__EXERCISE MATERIAL__:
= Beginning of Section =

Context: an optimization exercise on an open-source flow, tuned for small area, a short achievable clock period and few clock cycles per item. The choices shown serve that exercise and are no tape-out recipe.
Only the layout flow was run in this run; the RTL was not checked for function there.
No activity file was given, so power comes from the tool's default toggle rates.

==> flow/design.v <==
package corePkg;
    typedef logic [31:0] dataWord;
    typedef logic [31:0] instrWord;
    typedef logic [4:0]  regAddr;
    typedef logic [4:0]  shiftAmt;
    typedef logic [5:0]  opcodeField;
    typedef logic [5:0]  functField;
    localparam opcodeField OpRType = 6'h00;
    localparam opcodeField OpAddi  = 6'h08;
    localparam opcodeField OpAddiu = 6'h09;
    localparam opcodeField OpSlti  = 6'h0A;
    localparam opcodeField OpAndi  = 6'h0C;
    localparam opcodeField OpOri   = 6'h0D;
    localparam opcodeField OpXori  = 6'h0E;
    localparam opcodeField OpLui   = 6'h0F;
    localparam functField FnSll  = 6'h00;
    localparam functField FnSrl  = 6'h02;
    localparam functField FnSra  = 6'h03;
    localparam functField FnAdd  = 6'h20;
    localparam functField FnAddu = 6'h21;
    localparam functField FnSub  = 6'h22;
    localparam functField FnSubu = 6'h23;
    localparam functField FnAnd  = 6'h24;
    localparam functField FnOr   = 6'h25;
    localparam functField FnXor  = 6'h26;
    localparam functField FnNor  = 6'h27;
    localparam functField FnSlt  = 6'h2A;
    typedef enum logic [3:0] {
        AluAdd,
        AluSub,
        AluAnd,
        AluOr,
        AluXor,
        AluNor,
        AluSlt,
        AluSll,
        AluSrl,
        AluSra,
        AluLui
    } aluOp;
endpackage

= End of Section =

__WORK REQUEST__: An exact repeat of the lines from the one containing "localparam functField FnAnd" through the final line above, both included, is the whole answer.

__RESULT OF THIS EXERCISE__:
    localparam functField FnAnd  = 6'h24;
    localparam functField FnOr   = 6'h25;
    localparam functField FnXor  = 6'h26;
    localparam functField FnNor  = 6'h27;
    localparam functField FnSlt  = 6'h2A;
    typedef enum logic [3:0] {
        AluAdd,
        AluSub,
        AluAnd,
        AluOr,
        AluXor,
        AluNor,
        AluSlt,
        AluSll,
        AluSrl,
        AluSra,
        AluLui
    } aluOp;
endpackage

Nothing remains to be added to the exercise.